(Data extract)
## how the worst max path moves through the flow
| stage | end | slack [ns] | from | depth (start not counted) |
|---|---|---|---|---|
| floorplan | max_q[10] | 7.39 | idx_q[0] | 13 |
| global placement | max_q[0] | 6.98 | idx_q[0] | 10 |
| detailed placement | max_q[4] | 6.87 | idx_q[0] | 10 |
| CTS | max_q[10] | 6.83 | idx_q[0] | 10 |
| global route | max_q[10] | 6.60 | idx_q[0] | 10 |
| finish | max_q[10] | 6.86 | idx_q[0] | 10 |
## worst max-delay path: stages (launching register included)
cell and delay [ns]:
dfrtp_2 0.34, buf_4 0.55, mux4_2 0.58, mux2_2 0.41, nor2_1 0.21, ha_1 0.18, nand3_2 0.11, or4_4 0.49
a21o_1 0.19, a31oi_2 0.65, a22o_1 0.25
--- src/rtl/mon_pkg.sv ---
// Shared types for the data-memory write monitor: FSM state and the
// trace entry layout captured on every observed write.
package mon_pkg;

   localparam int ADR_W  = 64;
   localparam int DATA_W = 64;
   localparam int WE_W   = 2;

   typedef enum logic [1:0] {
      ST_RUN  = 2'd0,
      ST_PASS = 2'd1,
      ST_FAIL = 2'd2
   } mon_state_t;

   typedef struct packed {
      logic [WE_W-1:0]   we;
      logic [ADR_W-1:0]  adr;
      logic [DATA_W-1:0] data;
   } trace_entry_t;

endpackage

--- src/rtl/trace_ring.sv ---
// Overwrite-oldest ring of recent writes. When full, a push without a pop
// drops the oldest entry and sets a sticky overflow flag. The head entry is
// presented combinationally (first-word fall-through).
//
// Handshake: head/valid describe the oldest entry; pop while valid=1
// consumes it at the clock edge and the next entry appears in the same
// cycle. Pop while valid=0 is ignored. Push is a one-cycle strobe with no
// back-pressure.
module trace_ring
   import mon_pkg::*;
#(
   parameter int DEPTH = 8
) (
   input  logic                     clk,
   input  logic                     reset,
   input  logic                     push,
   input  trace_entry_t             push_entry,
   input  logic                     pop,
   output logic                     valid,
   output trace_entry_t             head,
   output logic [$clog2(DEPTH):0]   count,
   output logic                     ovf
);

   localparam int AW = $clog2(DEPTH);
   localparam logic [AW:0] FULL_CNT = (AW+1)'(DEPTH);

   trace_entry_t    mem [DEPTH];
   logic [AW-1:0]   rd_ptr;
   logic [AW-1:0]   wr_ptr;
   logic [AW:0]     cnt_q;
   logic            ovf_q;
   logic            full;
   logic            do_pop;

   assign full   = (cnt_q == FULL_CNT);
   assign do_pop = pop && (cnt_q != '0);

   // Storage is intentionally not reset; only pointers and flags are.
   always_ff @(posedge clk) begin
      if (push) begin
         mem[wr_ptr] <= push_entry;
      end
   end

   // Pointer, occupancy and overflow bookkeeping.
   always_ff @(posedge clk) begin
      if (reset) begin
         rd_ptr <= '0;
         wr_ptr <= '0;
         cnt_q  <= '0;
         ovf_q  <= 1'b0;
      end else begin
         if (push) begin
            wr_ptr <= wr_ptr + 1'b1;
         end
         // A push into a full ring with no pop evicts the oldest entry.
         if (do_pop || (push && full)) begin
            rd_ptr <= rd_ptr + 1'b1;
         end
         if (push && !do_pop && !full) begin
            cnt_q <= cnt_q + 1'b1;
         end else if (!push && do_pop) begin
            cnt_q <= cnt_q - 1'b1;
         end
         if (push && !do_pop && full) begin
            ovf_q <= 1'b1;
         end
      end
   end

   assign valid = (cnt_q != '0);
   assign head  = mem[rd_ptr];
   assign count = cnt_q;
   assign ovf   = ovf_q;

endmodule

--- src/rtl/mem_write_monitor.sv ---
// Observer for the CPU data-memory write port. Counts cycles while running,
// declares PASS on the first write matching an enabled check slot (lowest
// slot wins), FAIL when the cycle count reaches TIMEOUT, and records every
// write seen while running into a trace ring for debug readout.
module mem_write_monitor
   import mon_pkg::*;
#(
   parameter int NCHK    = 4,
   parameter int DEPTH   = 8,
   parameter int TIMEOUT = 1580
) (
   input  logic                      clk,
   input  logic                      reset,
   input  logic [1:0]                memwrite,
   input  logic [63:0]               dataadr,
   input  logic [63:0]               writedata,
   input  logic [NCHK-1:0]           chk_en,
   input  logic [NCHK*64-1:0]        chk_adr,
   input  logic [NCHK*64-1:0]        chk_data,
   output logic [31:0]               cnt,
   output logic                      done,
   output logic                      pass,
   output logic [$clog2(NCHK)-1:0]   pass_id,
   output logic                      timeout,
   input  logic                      trace_rd,
   output logic                      trace_valid,
   output logic [1:0]                trace_we,
   output logic [63:0]               trace_adr,
   output logic [63:0]               trace_data,
   output logic [$clog2(DEPTH):0]    trace_count,
   output logic                      trace_ovf,
   output logic [1:0]                dbg_state
);

   localparam int IDW = $clog2(NCHK);

   mon_state_t      state_q, state_d;
   logic [31:0]     cnt_q, cnt_d, cnt_inc;
   logic [IDW-1:0]  pass_id_q, pass_id_d;
   logic            wr;
   logic            hit;
   logic [IDW-1:0]  hit_id;
   logic            push;
   trace_entry_t    push_entry;
   trace_entry_t    head;

   assign wr      = (memwrite != 2'b00);
   assign cnt_inc = cnt_q + 32'd1;

   // Priority encoder over the check slots; scanning downward leaves the
   // lowest matching slot as the final assignment.
   always_comb begin
      hit    = 1'b0;
      hit_id = '0;
      for (int i = NCHK - 1; i >= 0; i--) begin
         if (wr && chk_en[i] &&
             (dataadr == chk_adr[64*i +: 64]) &&
             (writedata == chk_data[64*i +: 64])) begin
            hit    = 1'b1;
            hit_id = IDW'(i);
         end
      end
   end

   // State, counter and matched-slot registers.
   always_ff @(posedge clk) begin
      if (reset) begin
         state_q   <= ST_RUN;
         cnt_q     <= '0;
         pass_id_q <= '0;
      end else begin
         state_q   <= state_d;
         cnt_q     <= cnt_d;
         pass_id_q <= pass_id_d;
      end
   end

   // Next state: a match beats a timeout landing in the same cycle; the
   // counter only advances in RUN so it freezes at the terminal value.
   always_comb begin
      state_d   = state_q;
      cnt_d     = cnt_q;
      pass_id_d = pass_id_q;
      case (state_q)
         ST_RUN: begin
            cnt_d = cnt_inc;
            if (hit) begin
               state_d   = ST_PASS;
               pass_id_d = hit_id;
            end else if (cnt_inc == 32'(TIMEOUT)) begin
               state_d = ST_FAIL;
            end
         end
         ST_PASS: state_d = ST_PASS;
         ST_FAIL: state_d = ST_FAIL;
         default: state_d = ST_RUN;
      endcase
   end

   // Only writes observed while running are traced.
   assign push            = (state_q == ST_RUN) && wr;
   assign push_entry.we   = memwrite;
   assign push_entry.adr  = dataadr;
   assign push_entry.data = writedata;

   trace_ring #(
      .DEPTH (DEPTH)
   ) u_trace_ring (
      .clk        (clk),
      .reset      (reset),
      .push       (push),
      .push_entry (push_entry),
      .pop        (trace_rd),
      .valid      (trace_valid),
      .head       (head),
      .count      (trace_count),
      .ovf        (trace_ovf)
   );

   assign trace_we   = head.we;
   assign trace_adr  = head.adr;
   assign trace_data = head.data;

   assign cnt       = cnt_q;
   assign pass      = (state_q == ST_PASS);
   assign timeout   = (state_q == ST_FAIL);
   assign done      = pass || timeout;
   assign pass_id   = pass_id_q;
   assign dbg_state = state_q;

endmodule
<file path="src/rtl/writeback_unit_pkg.sv">
// Shared types and constants for the writeback unit and its result FIFO.
package writeback_unit_pkg;

   typedef logic [4:0]  reg_addr_t;
   typedef logic [31:0] word_t;

   typedef enum logic {
      LdIdle,
      LdWait
   } ld_state_e;

   localparam reg_addr_t ZERO_REG = 5'd0;

   // Register 0 is hardwired, so it never participates in a dependency.
   function automatic logic src_hit(reg_addr_t src, reg_addr_t dest);
      return (src != ZERO_REG) && (src == dest);
   endfunction

endpackage

</file>
<file path="src/rtl/wb_result_fifo.sv">
// ALU result queue: DEPTH entries of {dest, data} with an explicit occupancy count,
// plus a per-entry destination match against two decode-stage source registers.
module wb_result_fifo
   import writeback_unit_pkg::*;
#(
   parameter int unsigned DEPTH = 2
) (
   input  logic      clk,
   input  logic      rst,
   input  logic      i_push,
   input  reg_addr_t i_push_dest,
   input  word_t     i_push_data,
   input  logic      i_pop,
   input  reg_addr_t i_rs_addr,
   input  reg_addr_t i_rt_addr,
   output logic      o_full,
   output logic      o_empty,
   output reg_addr_t o_head_dest,
   output word_t     o_head_data,
   output logic      o_src_hit
);

   localparam int unsigned PTR_W = (DEPTH > 1) ? $clog2(DEPTH) : 1;
   localparam int unsigned CNT_W = $clog2(DEPTH + 1);

   logic [PTR_W-1:0] r_wr_ptr;
   logic [PTR_W-1:0] r_rd_ptr;
   logic [CNT_W-1:0] r_count;
   logic [DEPTH-1:0] r_valid;
   reg_addr_t        r_dest [DEPTH];
   word_t            r_data [DEPTH];

   logic w_push;
   logic w_pop;

   function automatic logic [PTR_W-1:0] ptr_inc(logic [PTR_W-1:0] ptr);
      return (ptr == PTR_W'(DEPTH - 1)) ? '0 : ptr + PTR_W'(1);
   endfunction

   assign o_full      = (r_count == CNT_W'(DEPTH));
   assign o_empty     = (r_count == '0);
   assign w_push      = i_push && !o_full;
   assign w_pop       = i_pop && !o_empty;
   assign o_head_dest = r_dest[r_rd_ptr];
   assign o_head_data = r_data[r_rd_ptr];

   always_ff @(posedge clk or negedge rst) begin
      if (!rst) begin
         r_wr_ptr <= '0;
         r_rd_ptr <= '0;
         r_count  <= '0;
         r_valid  <= '0;
      end else begin
         if (w_push) begin
            r_wr_ptr          <= ptr_inc(r_wr_ptr);
            r_valid[r_wr_ptr] <= 1'b1;
         end
         if (w_pop) begin
            r_rd_ptr          <= ptr_inc(r_rd_ptr);
            r_valid[r_rd_ptr] <= 1'b0;
         end
         unique case ({w_push, w_pop})
            2'b10:   r_count <= r_count + CNT_W'(1);
            2'b01:   r_count <= r_count - CNT_W'(1);
            default: r_count <= r_count;
         endcase
      end
   end

   // Payload storage needs no reset; r_valid qualifies every read.
   always_ff @(posedge clk) begin
      if (w_push) begin
         r_dest[r_wr_ptr] <= i_push_dest;
         r_data[r_wr_ptr] <= i_push_data;
      end
   end

   always_comb begin
      o_src_hit = 1'b0;
      for (int i = 0; i < DEPTH; i++) begin
         if (r_valid[i] && (src_hit(i_rs_addr, r_dest[i]) || src_hit(i_rt_addr, r_dest[i]))) begin
            o_src_hit = 1'b1;
         end
      end
   end

endmodule

</file>
<file path="src/rtl/writeback_unit.sv">
// Writeback arbiter: merges load responses and queued ALU results onto one registered
// register-file write port. Define WB_FORWARD_EN to enable the write-port bypass outputs.
module writeback_unit
   import writeback_unit_pkg::*;
#(
   parameter int unsigned ALU_Q_DEPTH = 2
) (
   input  logic      clk,
   input  logic      rst,
   input  logic      alu_valid,
   input  reg_addr_t alu_dest,
   input  word_t     alu_data,
   output logic      alu_ready,
   input  logic      load_issue,
   input  reg_addr_t load_issue_dest,
   output logic      load_issue_ready,
   input  logic      load_valid,
   input  word_t     load_data,
   input  reg_addr_t rsAddress,
   input  reg_addr_t rtAddress,
   output logic      hazard,
   output logic      registerWrite,
   output reg_addr_t writeAddress,
   output word_t     writeData,
   output logic      fwd_hit0,
   output logic      fwd_hit1,
   output word_t     fwd_data0,
   output word_t     fwd_data1
);

   ld_state_e r_ld_state;
   ld_state_e w_ld_state_next;
   reg_addr_t r_ld_dest;
   logic      w_ld_capture;
   logic      w_ld_done;

   logic      w_fifo_full;
   logic      w_fifo_empty;
   reg_addr_t w_head_dest;
   word_t     w_head_data;
   logic      w_fifo_hit;

   logic      r_wr_en;
   reg_addr_t r_wr_addr;
   word_t     r_wr_data;
   logic      w_wr_en;
   reg_addr_t w_wr_addr;
   word_t     w_wr_data;

   assign w_ld_done        = (r_ld_state == LdWait) && load_valid;
   assign load_issue_ready = (r_ld_state == LdIdle);
   assign alu_ready        = !w_fifo_full;

   always_comb begin
      w_ld_state_next = r_ld_state;
      w_ld_capture    = 1'b0;
      unique case (r_ld_state)
         LdIdle: begin
            if (load_issue) begin
               w_ld_state_next = LdWait;
               w_ld_capture    = 1'b1;
            end
         end
         LdWait: begin
            if (load_valid) begin
               w_ld_state_next = LdIdle;
            end
         end
         default: w_ld_state_next = LdIdle;
      endcase
   end

   always_ff @(posedge clk or negedge rst) begin
      if (!rst) begin
         r_ld_state <= LdIdle;
         r_ld_dest  <= ZERO_REG;
      end else begin
         r_ld_state <= w_ld_state_next;
         if (w_ld_capture) begin
            r_ld_dest <= load_issue_dest;
         end
      end
   end

   // The queue head only advances in cycles the load response does not claim.
   wb_result_fifo #(
      .DEPTH (ALU_Q_DEPTH)
   ) u_fifo (
      .clk         (clk),
      .rst         (rst),
      .i_push      (alu_valid),
      .i_push_dest (alu_dest),
      .i_push_data (alu_data),
      .i_pop       (!w_ld_done),
      .i_rs_addr   (rsAddress),
      .i_rt_addr   (rtAddress),
      .o_full      (w_fifo_full),
      .o_empty     (w_fifo_empty),
      .o_head_dest (w_head_dest),
      .o_head_data (w_head_data),
      .o_src_hit   (w_fifo_hit)
   );

   // Results for r0 are consumed without a write pulse.
   always_comb begin
      w_wr_en   = 1'b0;
      w_wr_addr = r_wr_addr;
      w_wr_data = r_wr_data;
      if (w_ld_done) begin
         if (r_ld_dest != ZERO_REG) begin
            w_wr_en   = 1'b1;
            w_wr_addr = r_ld_dest;
            w_wr_data = load_data;
         end
      end else if (!w_fifo_empty && (w_head_dest != ZERO_REG)) begin
         w_wr_en   = 1'b1;
         w_wr_addr = w_head_dest;
         w_wr_data = w_head_data;
      end
   end

   always_ff @(posedge clk or negedge rst) begin
      if (!rst) begin
         r_wr_en   <= 1'b0;
         r_wr_addr <= ZERO_REG;
         r_wr_data <= '0;
      end else begin
         r_wr_en   <= w_wr_en;
         r_wr_addr <= w_wr_addr;
         r_wr_data <= w_wr_data;
      end
   end

   assign registerWrite = r_wr_en;
   assign writeAddress  = r_wr_addr;
   assign writeData     = r_wr_data;

   assign hazard = w_fifo_hit ||
                   ((r_ld_state == LdWait) &&
                    (src_hit(rsAddress, r_ld_dest) || src_hit(rtAddress, r_ld_dest)));

`ifdef WB_FORWARD_EN
   assign fwd_hit0  = r_wr_en && src_hit(rsAddress, r_wr_addr);
   assign fwd_hit1  = r_wr_en && src_hit(rtAddress, r_wr_addr);
   assign fwd_data0 = fwd_hit0 ? r_wr_data : '0;
   assign fwd_data1 = fwd_hit1 ? r_wr_data : '0;
`else
   assign fwd_hit0  = 1'b0;
   assign fwd_hit1  = 1'b0;
   assign fwd_data0 = '0;
   assign fwd_data1 = '0;
`endif

endmodule

</file>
(End Data extract)
Instructions to follow: Counting only lines that hold "types", state how many appear in the records, and give nothing but the number.

Output below: 2